“You are right; we will defer it. Take my hand, Edgar. I have not from the beginning to the end played you false in this matter. Nor have I made any effort beyond being at all times responsive to Uncle’s goodness, to influence him in any unfair way against you. We are cousins and should be friends.”
He took a long breath, smiled faintly and reached out his hand to mine. “You have the more solid virtues,” he laughed, “and I ought to envy you. But I don’t. The lighter ones will win and when they do—not if mind you, but when—then we will talk of friendship.”
Not the sort of harangue calculated to calm my spirits or to make this day of mourning lose any of its gloom.
XVIII
That night I slept but little. I had much to grieve over; much to think about. I had lost my best friend. Of that I was sure. His place would never again be filled in my heart or in my imagination. Without him the house seemed a barren shell save for the dim unseen corner where my darling mourned in her own way the man we both loved.
Might we but have shared each other’s suffering!
But under the existing state of things, that could not be. Our relations, one to the other, were too unsettled. Which thought brought me at once face to face with the most hopeless of all my perplexities. How were Orpha and I to know—and when, if ever—what Uncle’s wishes were or what his final intentions? The will which would have made everything plain, as well as fixed the status of everybody in the house, had not been found; and among the disadvantages in which this placed me was the fact that he, as the present acknowledged head of the house, had rights which it would have been most unbecoming in me to infringe upon. If he wished a door to be closed against me, I could not, as a mere resident under his roof, ask to have it opened. For days—possibly for weeks,—at all events until he saw fit to pursue the search he had declared to be at present so hopeless, it was for me to remain quiescent—a man apart—anxious for my rights but unable as a gentleman and a guest to make a move towards obtaining them.
And unhappily for us, instantaneous action was what the conditions called for. An immediate and exhaustive inquiry, conducted by Edgar in the presence of every occupant of the house, offered the only hope of arriving speedily at the truth of what it was not to the interests of any of us to leave much longer in doubt.
For some one of the few persons admitted to Uncle’s presence after Edgar and I had left it, must have aided him in the disposal of this missing document. He was far too feeble to have taken it from the room himself, nor could he, without a helping hand, have made any extraordinary effort within it which would have necessitated the displacing of furniture or the opening of drawers or other receptacles not plainly in sight and within easy access.

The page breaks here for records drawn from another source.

File: src/rtl/micro_sequencer.sv
// Control-state sequencer: selects the next microstore address and stalls on memory handshakes.
// Define MICRO_SEQ_USTACK_EN to add a one-entry call/return register with call/ret inputs.
module micro_sequencer #(
  parameter int unsigned    AW         = 8,
  parameter logic [AW-1:0]  RESET_ADDR = '0,
  parameter logic [AW-1:0]  FETCH_ADDR = AW'(1),
  parameter logic [AW-1:0]  ABORT_ADDR = '1,
  parameter int unsigned    TMO        = 15
) (
  input  logic          clk,
  input  logic          reset,
  input  logic [AW-1:0] inst_addr,
  input  logic [AW-1:0] cr_addr,
  input  logic [2:0]    nsel,
  input  logic          cond_s,
  input  logic          mfa,
  input  logic          moc,
`ifdef MICRO_SEQ_USTACK_EN
  input  logic          call,
  input  logic          ret,
`endif
  output logic [AW-1:0] state,
  output logic          stall,
  output logic          mem_err
);

  typedef enum logic [0:0] {StRun, StWait} fsm_e;

  fsm_e          fsm_q, fsm_d;
  logic [AW-1:0] state_q, state_d;
  logic [7:0]    cnt_q, cnt_d;
  logic          err_q, err_d;
  logic [AW-1:0] inc_addr, next_addr;
  logic          take;

`ifdef MICRO_SEQ_USTACK_EN
  logic [AW-1:0] ret_q, ret_d;
`endif

  assign inc_addr = state_q + AW'(1);

  // Address selection from the sequencing field and condition result.
  always_comb begin
    next_addr = inc_addr;
    case (nsel)
      3'b000:  next_addr = inst_addr;
      3'b001:  next_addr = FETCH_ADDR;
      3'b010:  next_addr = cr_addr;
      3'b011:  next_addr = inc_addr;
      3'b100:  next_addr = cond_s ? cr_addr   : inst_addr;
      3'b101:  next_addr = cond_s ? cr_addr   : inc_addr;
      3'b110:  next_addr = cond_s ? inst_addr : inc_addr;
      default: next_addr = cond_s ? cr_addr   : FETCH_ADDR;
    endcase
`ifdef MICRO_SEQ_USTACK_EN
    if (call) begin
      next_addr = cr_addr;
    end else if (ret) begin
      next_addr = ret_q;
    end
`endif
  end

  always_ff @(posedge clk or posedge reset) begin
    if (reset) begin
      fsm_q   <= StRun;
      state_q <= RESET_ADDR;
      cnt_q   <= '0;
      err_q   <= 1'b0;
`ifdef MICRO_SEQ_USTACK_EN
      ret_q   <= RESET_ADDR;
`endif
    end else begin
      fsm_q   <= fsm_d;
      state_q <= state_d;
      cnt_q   <= cnt_d;
      err_q   <= err_d;
`ifdef MICRO_SEQ_USTACK_EN
      ret_q   <= ret_d;
`endif
    end
  end

  always_comb begin
    fsm_d   = fsm_q;
    state_d = state_q;
    cnt_d   = cnt_q;
    err_d   = 1'b0;
    take    = 1'b0;
    case (fsm_q)
      StRun: begin
        if (mfa && !moc) begin
          fsm_d = StWait;
          cnt_d = 8'd1;
        end else begin
          take = 1'b1;
        end
      end
      default: begin
        // moc beats the timeout when both land on the same cycle.
        if (moc) begin
          take  = 1'b1;
          fsm_d = StRun;
          cnt_d = '0;
        end else if (cnt_q == 8'(TMO)) begin
          state_d = ABORT_ADDR;
          err_d   = 1'b1;
          fsm_d   = StRun;
          cnt_d   = '0;
        end else begin
          cnt_d = cnt_q + 8'd1;
        end
      end
    endcase
    if (take) begin
      state_d = next_addr;
    end
  end

`ifdef MICRO_SEQ_USTACK_EN
  always_comb begin
    ret_d = ret_q;
    if (take && call) begin
      ret_d = inc_addr;
    end
  end
`endif

  always_comb begin
    stall = 1'b0;
    case (fsm_q)
      StRun:   stall = mfa && !moc;
      default: stall = 1'b1;
    endcase
  end

  assign state   = state_q;
  assign mem_err = err_q;

endmodule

If the will which his sudden death prevented him from definitely locating was not found within twenty-four hours, it would never be found. The one helping him will have suppressed it; and this is what I believed had already occurred. For every servant in the house from his man Clarke to a shy little sewing girl who from time to time scurried on timid feet through the halls, favored Edgar to the point of self-effacing devotion.